**What needs to be done**
Each line of the listing is to be retyped exactly as given.

::::

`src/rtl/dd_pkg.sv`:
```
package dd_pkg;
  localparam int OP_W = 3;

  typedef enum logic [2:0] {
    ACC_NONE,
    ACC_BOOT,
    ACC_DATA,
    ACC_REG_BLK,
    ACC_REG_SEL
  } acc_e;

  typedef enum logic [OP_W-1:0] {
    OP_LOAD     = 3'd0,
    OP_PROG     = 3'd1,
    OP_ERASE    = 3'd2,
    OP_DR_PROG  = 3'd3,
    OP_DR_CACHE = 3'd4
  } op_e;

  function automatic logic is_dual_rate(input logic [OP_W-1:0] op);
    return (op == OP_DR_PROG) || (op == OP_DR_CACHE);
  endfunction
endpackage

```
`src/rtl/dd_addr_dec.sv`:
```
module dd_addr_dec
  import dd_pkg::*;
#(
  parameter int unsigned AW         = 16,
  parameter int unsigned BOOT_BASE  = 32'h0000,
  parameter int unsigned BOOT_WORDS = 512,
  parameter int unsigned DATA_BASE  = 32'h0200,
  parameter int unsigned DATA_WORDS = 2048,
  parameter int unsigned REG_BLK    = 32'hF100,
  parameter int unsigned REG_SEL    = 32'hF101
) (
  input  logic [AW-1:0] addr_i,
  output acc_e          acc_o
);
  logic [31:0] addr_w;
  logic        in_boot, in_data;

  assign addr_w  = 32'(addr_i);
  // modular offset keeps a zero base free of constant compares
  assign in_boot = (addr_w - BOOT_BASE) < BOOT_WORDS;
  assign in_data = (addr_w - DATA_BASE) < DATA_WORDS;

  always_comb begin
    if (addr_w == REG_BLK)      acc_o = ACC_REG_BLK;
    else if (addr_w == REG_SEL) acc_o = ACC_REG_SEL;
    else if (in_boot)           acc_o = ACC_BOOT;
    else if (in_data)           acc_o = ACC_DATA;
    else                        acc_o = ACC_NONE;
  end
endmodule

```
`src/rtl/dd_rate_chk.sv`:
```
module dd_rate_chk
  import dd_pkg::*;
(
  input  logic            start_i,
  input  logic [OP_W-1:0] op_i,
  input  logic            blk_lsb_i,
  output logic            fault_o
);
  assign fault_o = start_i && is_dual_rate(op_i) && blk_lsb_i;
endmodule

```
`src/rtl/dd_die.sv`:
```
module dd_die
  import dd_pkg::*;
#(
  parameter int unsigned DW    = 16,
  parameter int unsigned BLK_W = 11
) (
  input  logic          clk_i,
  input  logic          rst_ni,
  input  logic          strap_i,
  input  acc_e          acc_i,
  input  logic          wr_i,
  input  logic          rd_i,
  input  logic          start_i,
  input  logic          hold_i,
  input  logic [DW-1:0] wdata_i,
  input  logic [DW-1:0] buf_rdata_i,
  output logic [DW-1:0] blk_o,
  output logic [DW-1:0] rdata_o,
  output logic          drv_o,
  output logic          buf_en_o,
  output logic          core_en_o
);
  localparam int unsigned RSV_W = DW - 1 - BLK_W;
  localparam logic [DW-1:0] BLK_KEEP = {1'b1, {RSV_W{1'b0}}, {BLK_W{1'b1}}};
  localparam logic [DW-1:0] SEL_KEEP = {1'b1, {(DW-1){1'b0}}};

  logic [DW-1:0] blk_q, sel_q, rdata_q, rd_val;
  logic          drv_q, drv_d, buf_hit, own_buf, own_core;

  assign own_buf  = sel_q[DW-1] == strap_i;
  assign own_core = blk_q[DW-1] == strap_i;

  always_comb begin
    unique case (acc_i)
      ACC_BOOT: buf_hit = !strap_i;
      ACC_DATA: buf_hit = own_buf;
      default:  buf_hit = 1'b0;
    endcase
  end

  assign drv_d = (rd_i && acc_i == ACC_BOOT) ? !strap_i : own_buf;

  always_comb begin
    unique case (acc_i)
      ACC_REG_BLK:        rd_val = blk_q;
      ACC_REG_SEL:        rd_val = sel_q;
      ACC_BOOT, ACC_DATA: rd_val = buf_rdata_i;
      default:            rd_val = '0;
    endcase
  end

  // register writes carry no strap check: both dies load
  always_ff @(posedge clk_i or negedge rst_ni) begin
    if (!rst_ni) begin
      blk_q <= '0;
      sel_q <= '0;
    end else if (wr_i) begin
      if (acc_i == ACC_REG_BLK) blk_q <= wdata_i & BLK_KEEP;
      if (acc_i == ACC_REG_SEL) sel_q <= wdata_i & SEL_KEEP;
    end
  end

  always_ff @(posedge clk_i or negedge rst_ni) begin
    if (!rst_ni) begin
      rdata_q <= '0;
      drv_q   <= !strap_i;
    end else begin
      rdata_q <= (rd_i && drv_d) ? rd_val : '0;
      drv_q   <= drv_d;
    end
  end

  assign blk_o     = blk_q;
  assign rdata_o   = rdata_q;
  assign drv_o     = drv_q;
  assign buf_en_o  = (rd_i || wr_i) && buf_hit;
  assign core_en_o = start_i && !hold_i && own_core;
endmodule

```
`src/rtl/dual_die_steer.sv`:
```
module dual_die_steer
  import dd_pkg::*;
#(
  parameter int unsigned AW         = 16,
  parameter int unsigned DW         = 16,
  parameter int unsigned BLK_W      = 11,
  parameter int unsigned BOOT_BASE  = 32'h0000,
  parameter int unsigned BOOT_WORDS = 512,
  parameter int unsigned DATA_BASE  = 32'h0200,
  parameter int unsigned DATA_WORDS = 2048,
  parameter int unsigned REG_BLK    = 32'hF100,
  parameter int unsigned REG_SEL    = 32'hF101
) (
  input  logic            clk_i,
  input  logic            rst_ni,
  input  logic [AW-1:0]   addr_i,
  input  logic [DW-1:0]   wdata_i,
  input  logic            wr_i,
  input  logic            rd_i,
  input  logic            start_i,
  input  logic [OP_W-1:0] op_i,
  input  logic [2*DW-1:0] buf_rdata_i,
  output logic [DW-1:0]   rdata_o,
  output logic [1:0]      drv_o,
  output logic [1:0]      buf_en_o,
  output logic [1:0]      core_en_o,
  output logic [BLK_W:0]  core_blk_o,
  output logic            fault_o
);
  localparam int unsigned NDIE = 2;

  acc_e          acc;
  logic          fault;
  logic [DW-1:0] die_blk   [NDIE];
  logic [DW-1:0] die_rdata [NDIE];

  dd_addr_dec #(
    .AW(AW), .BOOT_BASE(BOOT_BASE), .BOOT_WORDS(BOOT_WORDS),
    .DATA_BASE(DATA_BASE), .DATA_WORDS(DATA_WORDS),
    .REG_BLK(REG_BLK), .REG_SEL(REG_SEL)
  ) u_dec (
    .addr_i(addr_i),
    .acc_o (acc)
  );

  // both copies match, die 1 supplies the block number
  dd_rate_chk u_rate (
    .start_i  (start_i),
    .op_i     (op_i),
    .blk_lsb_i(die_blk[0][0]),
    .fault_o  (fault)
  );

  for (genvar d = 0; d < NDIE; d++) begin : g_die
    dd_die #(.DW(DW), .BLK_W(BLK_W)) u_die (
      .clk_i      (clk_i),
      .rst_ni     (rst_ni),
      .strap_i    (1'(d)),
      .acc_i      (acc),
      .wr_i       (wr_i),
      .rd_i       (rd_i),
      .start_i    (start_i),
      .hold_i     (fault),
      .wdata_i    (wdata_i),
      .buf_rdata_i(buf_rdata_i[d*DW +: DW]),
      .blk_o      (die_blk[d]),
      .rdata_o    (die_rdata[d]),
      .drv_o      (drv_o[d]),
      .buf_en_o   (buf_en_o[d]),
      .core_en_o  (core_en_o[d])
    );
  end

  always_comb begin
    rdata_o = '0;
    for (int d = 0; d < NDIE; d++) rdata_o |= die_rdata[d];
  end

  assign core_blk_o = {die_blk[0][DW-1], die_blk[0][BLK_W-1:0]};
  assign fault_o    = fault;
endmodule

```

::::

**Problem solution**
`src/rtl/dd_pkg.sv`:
```
package dd_pkg;
  localparam int OP_W = 3;

  typedef enum logic [2:0] {
    ACC_NONE,
    ACC_BOOT,
    ACC_DATA,
    ACC_REG_BLK,
    ACC_REG_SEL
  } acc_e;

  typedef enum logic [OP_W-1:0] {
    OP_LOAD     = 3'd0,
    OP_PROG     = 3'd1,
    OP_ERASE    = 3'd2,
    OP_DR_PROG  = 3'd3,
    OP_DR_CACHE = 3'd4
  } op_e;

  function automatic logic is_dual_rate(input logic [OP_W-1:0] op);
    return (op == OP_DR_PROG) || (op == OP_DR_CACHE);
  endfunction
endpackage

```
`src/rtl/dd_addr_dec.sv`:
```
module dd_addr_dec
  import dd_pkg::*;
#(
  parameter int unsigned AW         = 16,
  parameter int unsigned BOOT_BASE  = 32'h0000,
  parameter int unsigned BOOT_WORDS = 512,
  parameter int unsigned DATA_BASE  = 32'h0200,
  parameter int unsigned DATA_WORDS = 2048,
  parameter int unsigned REG_BLK    = 32'hF100,
  parameter int unsigned REG_SEL    = 32'hF101
) (
  input  logic [AW-1:0] addr_i,
  output acc_e          acc_o
);
  logic [31:0] addr_w;
  logic        in_boot, in_data;

  assign addr_w  = 32'(addr_i);
  // modular offset keeps a zero base free of constant compares
  assign in_boot = (addr_w - BOOT_BASE) < BOOT_WORDS;
  assign in_data = (addr_w - DATA_BASE) < DATA_WORDS;

  always_comb begin
    if (addr_w == REG_BLK)      acc_o = ACC_REG_BLK;
    else if (addr_w == REG_SEL) acc_o = ACC_REG_SEL;
    else if (in_boot)           acc_o = ACC_BOOT;
    else if (in_data)           acc_o = ACC_DATA;
    else                        acc_o = ACC_NONE;
  end
endmodule

```
`src/rtl/dd_rate_chk.sv`:
```
module dd_rate_chk
  import dd_pkg::*;
(
  input  logic            start_i,
  input  logic [OP_W-1:0] op_i,
  input  logic            blk_lsb_i,
  output logic            fault_o
);
  assign fault_o = start_i && is_dual_rate(op_i) && blk_lsb_i;
endmodule

```
`src/rtl/dd_die.sv`:
```
module dd_die
  import dd_pkg::*;
#(
  parameter int unsigned DW    = 16,
  parameter int unsigned BLK_W = 11
) (
  input  logic          clk_i,
  input  logic          rst_ni,
  input  logic          strap_i,
  input  acc_e          acc_i,
  input  logic          wr_i,
  input  logic          rd_i,
  input  logic          start_i,
  input  logic          hold_i,
  input  logic [DW-1:0] wdata_i,
  input  logic [DW-1:0] buf_rdata_i,
  output logic [DW-1:0] blk_o,
  output logic [DW-1:0] rdata_o,
  output logic          drv_o,
  output logic          buf_en_o,
  output logic          core_en_o
);
  localparam int unsigned RSV_W = DW - 1 - BLK_W;
  localparam logic [DW-1:0] BLK_KEEP = {1'b1, {RSV_W{1'b0}}, {BLK_W{1'b1}}};
  localparam logic [DW-1:0] SEL_KEEP = {1'b1, {(DW-1){1'b0}}};

  logic [DW-1:0] blk_q, sel_q, rdata_q, rd_val;
  logic          drv_q, drv_d, buf_hit, own_buf, own_core;

  assign own_buf  = sel_q[DW-1] == strap_i;
  assign own_core = blk_q[DW-1] == strap_i;

  always_comb begin
    unique case (acc_i)
      ACC_BOOT: buf_hit = !strap_i;
      ACC_DATA: buf_hit = own_buf;
      default:  buf_hit = 1'b0;
    endcase
  end

  assign drv_d = (rd_i && acc_i == ACC_BOOT) ? !strap_i : own_buf;

  always_comb begin
    unique case (acc_i)
      ACC_REG_BLK:        rd_val = blk_q;
      ACC_REG_SEL:        rd_val = sel_q;
      ACC_BOOT, ACC_DATA: rd_val = buf_rdata_i;
      default:            rd_val = '0;
    endcase
  end

  // register writes carry no strap check: both dies load
  always_ff @(posedge clk_i or negedge rst_ni) begin
    if (!rst_ni) begin
      blk_q <= '0;
      sel_q <= '0;
    end else if (wr_i) begin
      if (acc_i == ACC_REG_BLK) blk_q <= wdata_i & BLK_KEEP;
      if (acc_i == ACC_REG_SEL) sel_q <= wdata_i & SEL_KEEP;
    end
  end

  always_ff @(posedge clk_i or negedge rst_ni) begin
    if (!rst_ni) begin
      rdata_q <= '0;
      drv_q   <= !strap_i;
    end else begin
      rdata_q <= (rd_i && drv_d) ? rd_val : '0;
      drv_q   <= drv_d;
    end
  end

  assign blk_o     = blk_q;
  assign rdata_o   = rdata_q;
  assign drv_o     = drv_q;
  assign buf_en_o  = (rd_i || wr_i) && buf_hit;
  assign core_en_o = start_i && !hold_i && own_core;
endmodule

```
`src/rtl/dual_die_steer.sv`:
```
module dual_die_steer
  import dd_pkg::*;
#(
  parameter int unsigned AW         = 16,
  parameter int unsigned DW         = 16,
  parameter int unsigned BLK_W      = 11,
  parameter int unsigned BOOT_BASE  = 32'h0000,
  parameter int unsigned BOOT_WORDS = 512,
  parameter int unsigned DATA_BASE  = 32'h0200,
  parameter int unsigned DATA_WORDS = 2048,
  parameter int unsigned REG_BLK    = 32'hF100,
  parameter int unsigned REG_SEL    = 32'hF101
) (
  input  logic            clk_i,
  input  logic            rst_ni,
  input  logic [AW-1:0]   addr_i,
  input  logic [DW-1:0]   wdata_i,
  input  logic            wr_i,
  input  logic            rd_i,
  input  logic            start_i,
  input  logic [OP_W-1:0] op_i,
  input  logic [2*DW-1:0] buf_rdata_i,
  output logic [DW-1:0]   rdata_o,
  output logic [1:0]      drv_o,
  output logic [1:0]      buf_en_o,
  output logic [1:0]      core_en_o,
  output logic [BLK_W:0]  core_blk_o,
  output logic            fault_o
);
  localparam int unsigned NDIE = 2;

  acc_e          acc;
  logic          fault;
  logic [DW-1:0] die_blk   [NDIE];
  logic [DW-1:0] die_rdata [NDIE];

  dd_addr_dec #(
    .AW(AW), .BOOT_BASE(BOOT_BASE), .BOOT_WORDS(BOOT_WORDS),
    .DATA_BASE(DATA_BASE), .DATA_WORDS(DATA_WORDS),
    .REG_BLK(REG_BLK), .REG_SEL(REG_SEL)
  ) u_dec (
    .addr_i(addr_i),
    .acc_o (acc)
  );

  // both copies match, die 1 supplies the block number
  dd_rate_chk u_rate (
    .start_i  (start_i),
    .op_i     (op_i),
    .blk_lsb_i(die_blk[0][0]),
    .fault_o  (fault)
  );

  for (genvar d = 0; d < NDIE; d++) begin : g_die
    dd_die #(.DW(DW), .BLK_W(BLK_W)) u_die (
      .clk_i      (clk_i),
      .rst_ni     (rst_ni),
      .strap_i    (1'(d)),
      .acc_i      (acc),
      .wr_i       (wr_i),
      .rd_i       (rd_i),
      .start_i    (start_i),
      .hold_i     (fault),
      .wdata_i    (wdata_i),
      .buf_rdata_i(buf_rdata_i[d*DW +: DW]),
      .blk_o      (die_blk[d]),
      .rdata_o    (die_rdata[d]),
      .drv_o      (drv_o[d]),
      .buf_en_o   (buf_en_o[d]),
      .core_en_o  (core_en_o[d])
    );
  end

  always_comb begin
    rdata_o = '0;
    for (int d = 0; d < NDIE; d++) rdata_o |= die_rdata[d];
  end

  assign core_blk_o = {die_blk[0][DW-1], die_blk[0][BLK_W-1:0]};
  assign fault_o    = fault;
endmodule

```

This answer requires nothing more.